## [Material provided]
____________________

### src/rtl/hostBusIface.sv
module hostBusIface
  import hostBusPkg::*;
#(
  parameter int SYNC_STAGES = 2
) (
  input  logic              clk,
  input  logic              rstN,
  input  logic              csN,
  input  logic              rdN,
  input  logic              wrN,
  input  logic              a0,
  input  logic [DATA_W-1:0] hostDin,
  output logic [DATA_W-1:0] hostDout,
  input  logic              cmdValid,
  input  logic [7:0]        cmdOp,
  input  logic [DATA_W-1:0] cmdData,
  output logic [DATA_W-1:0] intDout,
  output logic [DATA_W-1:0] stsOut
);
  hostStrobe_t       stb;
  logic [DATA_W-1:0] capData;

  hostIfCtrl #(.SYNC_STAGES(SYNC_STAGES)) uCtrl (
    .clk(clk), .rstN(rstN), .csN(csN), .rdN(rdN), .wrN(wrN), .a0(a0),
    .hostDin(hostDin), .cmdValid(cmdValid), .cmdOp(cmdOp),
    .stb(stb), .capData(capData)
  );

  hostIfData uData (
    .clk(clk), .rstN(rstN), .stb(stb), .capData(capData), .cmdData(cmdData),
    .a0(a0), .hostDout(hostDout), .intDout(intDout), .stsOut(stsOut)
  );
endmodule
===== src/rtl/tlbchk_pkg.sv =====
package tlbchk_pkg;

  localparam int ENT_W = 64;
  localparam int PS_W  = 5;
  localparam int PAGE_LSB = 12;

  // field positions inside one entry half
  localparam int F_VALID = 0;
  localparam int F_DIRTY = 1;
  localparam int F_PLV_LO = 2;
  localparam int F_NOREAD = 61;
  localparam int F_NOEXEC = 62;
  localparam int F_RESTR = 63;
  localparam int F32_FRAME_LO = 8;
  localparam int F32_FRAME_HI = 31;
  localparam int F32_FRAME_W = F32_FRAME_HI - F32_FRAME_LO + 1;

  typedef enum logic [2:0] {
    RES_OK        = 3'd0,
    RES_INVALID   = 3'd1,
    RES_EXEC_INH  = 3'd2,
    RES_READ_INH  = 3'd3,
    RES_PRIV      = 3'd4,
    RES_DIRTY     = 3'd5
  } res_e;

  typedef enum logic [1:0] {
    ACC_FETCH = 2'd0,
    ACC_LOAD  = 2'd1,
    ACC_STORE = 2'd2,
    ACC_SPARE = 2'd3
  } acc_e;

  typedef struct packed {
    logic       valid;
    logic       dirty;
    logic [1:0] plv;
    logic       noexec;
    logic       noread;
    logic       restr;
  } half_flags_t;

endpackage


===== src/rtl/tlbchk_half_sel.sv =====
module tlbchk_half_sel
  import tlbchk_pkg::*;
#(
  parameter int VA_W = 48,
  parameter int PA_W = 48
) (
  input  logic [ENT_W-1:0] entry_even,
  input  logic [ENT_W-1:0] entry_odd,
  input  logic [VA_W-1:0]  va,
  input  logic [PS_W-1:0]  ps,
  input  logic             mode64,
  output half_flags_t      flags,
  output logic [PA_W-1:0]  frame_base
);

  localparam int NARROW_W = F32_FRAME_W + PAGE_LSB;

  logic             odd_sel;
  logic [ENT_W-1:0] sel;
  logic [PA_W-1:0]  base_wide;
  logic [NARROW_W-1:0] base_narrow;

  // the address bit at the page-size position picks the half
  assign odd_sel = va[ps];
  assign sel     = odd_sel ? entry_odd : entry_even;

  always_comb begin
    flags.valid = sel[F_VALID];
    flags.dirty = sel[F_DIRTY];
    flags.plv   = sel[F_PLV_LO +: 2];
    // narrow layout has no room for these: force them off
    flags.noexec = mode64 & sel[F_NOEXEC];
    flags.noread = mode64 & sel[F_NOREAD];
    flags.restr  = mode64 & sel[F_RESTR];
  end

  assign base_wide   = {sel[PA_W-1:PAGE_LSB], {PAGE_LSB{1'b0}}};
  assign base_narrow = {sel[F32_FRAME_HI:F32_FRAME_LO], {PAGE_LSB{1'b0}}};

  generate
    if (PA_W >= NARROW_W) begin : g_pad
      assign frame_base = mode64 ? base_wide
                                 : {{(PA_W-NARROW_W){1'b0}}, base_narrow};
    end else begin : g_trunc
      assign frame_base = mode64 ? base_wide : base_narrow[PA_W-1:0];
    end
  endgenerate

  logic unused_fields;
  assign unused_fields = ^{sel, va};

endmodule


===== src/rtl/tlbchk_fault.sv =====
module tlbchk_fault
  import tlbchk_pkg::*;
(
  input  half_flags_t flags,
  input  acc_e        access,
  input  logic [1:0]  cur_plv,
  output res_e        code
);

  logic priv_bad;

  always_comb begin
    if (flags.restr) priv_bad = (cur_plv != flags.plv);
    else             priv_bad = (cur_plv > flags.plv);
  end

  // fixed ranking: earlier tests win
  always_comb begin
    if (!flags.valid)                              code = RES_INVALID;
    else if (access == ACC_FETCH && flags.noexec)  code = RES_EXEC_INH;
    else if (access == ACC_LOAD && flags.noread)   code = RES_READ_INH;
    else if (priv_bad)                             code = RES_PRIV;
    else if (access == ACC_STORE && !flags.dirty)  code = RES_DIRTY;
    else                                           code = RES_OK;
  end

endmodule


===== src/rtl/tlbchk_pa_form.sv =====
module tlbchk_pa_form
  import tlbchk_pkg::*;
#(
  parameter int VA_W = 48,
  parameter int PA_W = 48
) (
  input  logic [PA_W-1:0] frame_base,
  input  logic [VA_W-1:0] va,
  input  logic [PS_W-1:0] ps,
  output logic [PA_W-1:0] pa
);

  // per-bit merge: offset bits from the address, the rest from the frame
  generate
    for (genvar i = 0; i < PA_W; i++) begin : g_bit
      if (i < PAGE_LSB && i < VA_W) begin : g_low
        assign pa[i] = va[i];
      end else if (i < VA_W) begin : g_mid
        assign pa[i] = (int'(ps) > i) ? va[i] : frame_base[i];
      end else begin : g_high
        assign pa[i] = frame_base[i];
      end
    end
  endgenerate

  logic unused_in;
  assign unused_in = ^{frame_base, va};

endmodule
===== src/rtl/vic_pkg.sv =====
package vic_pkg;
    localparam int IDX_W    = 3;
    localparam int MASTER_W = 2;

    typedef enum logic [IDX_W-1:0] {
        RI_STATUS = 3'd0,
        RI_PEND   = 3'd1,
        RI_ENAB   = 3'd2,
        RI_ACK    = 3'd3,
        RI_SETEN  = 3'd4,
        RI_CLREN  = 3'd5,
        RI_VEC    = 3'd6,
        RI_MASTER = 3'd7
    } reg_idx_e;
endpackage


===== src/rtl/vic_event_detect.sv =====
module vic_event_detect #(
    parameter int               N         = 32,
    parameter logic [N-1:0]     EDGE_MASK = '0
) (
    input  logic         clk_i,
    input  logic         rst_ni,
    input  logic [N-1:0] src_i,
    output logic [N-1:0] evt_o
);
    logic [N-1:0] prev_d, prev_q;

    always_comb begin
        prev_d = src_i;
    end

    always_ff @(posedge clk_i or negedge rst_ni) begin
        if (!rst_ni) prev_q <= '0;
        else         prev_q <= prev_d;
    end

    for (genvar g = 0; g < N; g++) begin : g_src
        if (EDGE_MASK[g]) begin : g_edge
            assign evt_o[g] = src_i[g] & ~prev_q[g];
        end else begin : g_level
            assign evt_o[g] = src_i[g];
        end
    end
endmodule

____________________

The expected answer is each line of the records above that includes the string "rstN".

  input  logic              rstN,
    .clk(clk), .rstN(rstN), .csN(csN), .rdN(rdN), .wrN(wrN), .a0(a0),
    .clk(clk), .rstN(rstN), .stb(stb), .capData(capData), .cmdData(cmdData),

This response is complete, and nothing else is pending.